Selective intra prediction in HEVC planar and angular modes for efficient near-lossless video compression

Abstract

In the lossless mode of HEVC (high efficiency video coding), the coding gains of sample-based prediction algorithms are always better than the conventional block-based predictions within the HEVC anchor. Both block based and sample-based prediction strategies select the best prediction mode for the current prediction unit (PU), on the basis of a cost function evaluated at the PU level. Hence, the selected prediction mode for a PU may not be generating the best prediction at the pixel level. If the selection of the best prediction mode can be performed at the pixel level, the accuracy of prediction can be increased significantly. In this work, we propose two selective intra prediction strategies (SIP) which select the best prediction mode from the block-based and sample-based predictions at the pixel level.

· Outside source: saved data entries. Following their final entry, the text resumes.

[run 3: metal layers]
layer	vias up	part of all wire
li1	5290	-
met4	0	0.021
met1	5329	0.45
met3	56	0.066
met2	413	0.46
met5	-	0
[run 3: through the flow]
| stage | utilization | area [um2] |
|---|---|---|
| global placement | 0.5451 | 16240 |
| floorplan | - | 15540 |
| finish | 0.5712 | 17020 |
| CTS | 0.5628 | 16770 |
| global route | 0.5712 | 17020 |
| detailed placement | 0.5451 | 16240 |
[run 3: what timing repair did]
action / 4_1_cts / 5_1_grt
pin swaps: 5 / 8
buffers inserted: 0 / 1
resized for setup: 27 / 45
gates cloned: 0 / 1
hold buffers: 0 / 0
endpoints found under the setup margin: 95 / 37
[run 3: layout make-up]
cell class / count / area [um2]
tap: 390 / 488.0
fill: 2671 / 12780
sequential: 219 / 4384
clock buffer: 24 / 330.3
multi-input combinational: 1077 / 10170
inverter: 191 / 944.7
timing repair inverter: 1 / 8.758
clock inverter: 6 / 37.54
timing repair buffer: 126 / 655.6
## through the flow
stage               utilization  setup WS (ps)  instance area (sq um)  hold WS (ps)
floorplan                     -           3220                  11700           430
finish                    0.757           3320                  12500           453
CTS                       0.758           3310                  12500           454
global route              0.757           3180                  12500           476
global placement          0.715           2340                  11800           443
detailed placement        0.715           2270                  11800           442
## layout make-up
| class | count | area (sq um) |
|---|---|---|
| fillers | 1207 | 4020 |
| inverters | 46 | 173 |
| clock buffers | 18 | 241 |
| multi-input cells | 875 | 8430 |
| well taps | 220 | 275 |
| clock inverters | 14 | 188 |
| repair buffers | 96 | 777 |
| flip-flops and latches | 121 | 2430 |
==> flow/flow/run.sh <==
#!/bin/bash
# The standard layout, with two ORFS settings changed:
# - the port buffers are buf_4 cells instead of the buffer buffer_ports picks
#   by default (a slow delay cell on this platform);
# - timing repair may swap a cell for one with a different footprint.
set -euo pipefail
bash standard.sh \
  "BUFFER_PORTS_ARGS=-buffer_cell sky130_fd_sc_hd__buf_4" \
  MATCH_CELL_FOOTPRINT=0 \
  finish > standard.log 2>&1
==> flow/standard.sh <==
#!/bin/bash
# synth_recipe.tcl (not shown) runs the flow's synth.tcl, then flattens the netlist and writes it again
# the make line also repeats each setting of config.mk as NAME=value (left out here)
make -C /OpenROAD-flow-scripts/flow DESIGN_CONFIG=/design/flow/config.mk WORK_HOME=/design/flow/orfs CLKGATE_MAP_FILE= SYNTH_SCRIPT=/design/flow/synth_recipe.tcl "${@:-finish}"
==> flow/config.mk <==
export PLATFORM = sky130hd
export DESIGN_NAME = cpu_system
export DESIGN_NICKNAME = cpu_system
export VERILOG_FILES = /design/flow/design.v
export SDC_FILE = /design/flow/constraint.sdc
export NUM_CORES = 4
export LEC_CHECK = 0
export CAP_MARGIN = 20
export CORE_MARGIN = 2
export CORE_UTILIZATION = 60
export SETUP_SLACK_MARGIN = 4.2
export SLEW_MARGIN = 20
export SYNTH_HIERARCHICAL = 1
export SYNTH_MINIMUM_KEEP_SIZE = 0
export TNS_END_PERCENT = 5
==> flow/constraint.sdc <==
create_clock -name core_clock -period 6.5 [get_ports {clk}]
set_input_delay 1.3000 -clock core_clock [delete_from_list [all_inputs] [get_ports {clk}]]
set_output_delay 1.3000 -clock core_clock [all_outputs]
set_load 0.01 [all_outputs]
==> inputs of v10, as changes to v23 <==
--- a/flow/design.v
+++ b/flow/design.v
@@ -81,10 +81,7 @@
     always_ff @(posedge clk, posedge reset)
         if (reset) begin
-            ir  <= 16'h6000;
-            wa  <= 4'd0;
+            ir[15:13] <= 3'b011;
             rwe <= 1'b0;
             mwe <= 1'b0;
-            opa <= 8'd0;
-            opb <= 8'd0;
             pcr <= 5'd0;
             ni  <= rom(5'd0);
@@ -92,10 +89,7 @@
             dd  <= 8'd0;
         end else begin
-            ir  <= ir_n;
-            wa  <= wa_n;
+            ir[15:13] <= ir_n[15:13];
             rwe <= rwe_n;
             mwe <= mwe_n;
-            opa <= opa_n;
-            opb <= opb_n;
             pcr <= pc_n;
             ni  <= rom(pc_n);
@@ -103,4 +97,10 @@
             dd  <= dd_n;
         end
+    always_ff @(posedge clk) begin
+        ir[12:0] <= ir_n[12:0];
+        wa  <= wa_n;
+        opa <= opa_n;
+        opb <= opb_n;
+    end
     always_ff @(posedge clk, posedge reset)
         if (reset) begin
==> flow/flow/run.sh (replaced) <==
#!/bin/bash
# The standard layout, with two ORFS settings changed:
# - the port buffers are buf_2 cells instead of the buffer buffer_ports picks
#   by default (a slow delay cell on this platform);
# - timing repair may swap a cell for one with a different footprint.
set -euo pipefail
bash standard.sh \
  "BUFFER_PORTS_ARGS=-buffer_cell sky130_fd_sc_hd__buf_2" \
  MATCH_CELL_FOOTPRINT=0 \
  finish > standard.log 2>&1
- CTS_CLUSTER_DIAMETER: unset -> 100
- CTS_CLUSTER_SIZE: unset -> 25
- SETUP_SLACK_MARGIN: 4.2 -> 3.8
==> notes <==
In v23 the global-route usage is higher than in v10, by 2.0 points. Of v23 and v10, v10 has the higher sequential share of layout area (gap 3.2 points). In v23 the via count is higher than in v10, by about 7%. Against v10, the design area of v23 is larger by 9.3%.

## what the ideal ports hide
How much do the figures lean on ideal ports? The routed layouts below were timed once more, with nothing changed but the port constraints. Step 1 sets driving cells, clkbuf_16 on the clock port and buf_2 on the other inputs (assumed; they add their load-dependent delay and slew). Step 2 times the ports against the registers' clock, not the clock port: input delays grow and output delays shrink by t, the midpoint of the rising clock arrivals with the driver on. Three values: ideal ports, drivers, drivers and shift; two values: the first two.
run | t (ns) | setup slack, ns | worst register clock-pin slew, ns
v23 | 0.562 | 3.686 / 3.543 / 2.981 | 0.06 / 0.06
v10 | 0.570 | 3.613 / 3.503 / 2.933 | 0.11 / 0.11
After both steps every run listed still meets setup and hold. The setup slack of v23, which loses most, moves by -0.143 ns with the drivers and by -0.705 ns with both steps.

In the proposed SIP-A algorithm the SIP strategy is applied to only angular prediction modes while the combined SIP algorithm (SIP-C) employs the SIP strategy in both the angular and planar prediction modes. The proposed SIP-C algorithm enhances the performance of the current state of the art SIP algorithm in the literature by introducing better prediction strategies for both angular and planar predictions of HEVC intra prediction. To avoid the enormous overhead required to convey the choice of prediction from the encoder to the decoder, SIP algorithms utilise the least significant bit (LSB) piggybacking strategy. The experimental results provide significant improvements in coding gain and run time for the proposed near-lossless SIP algorithms.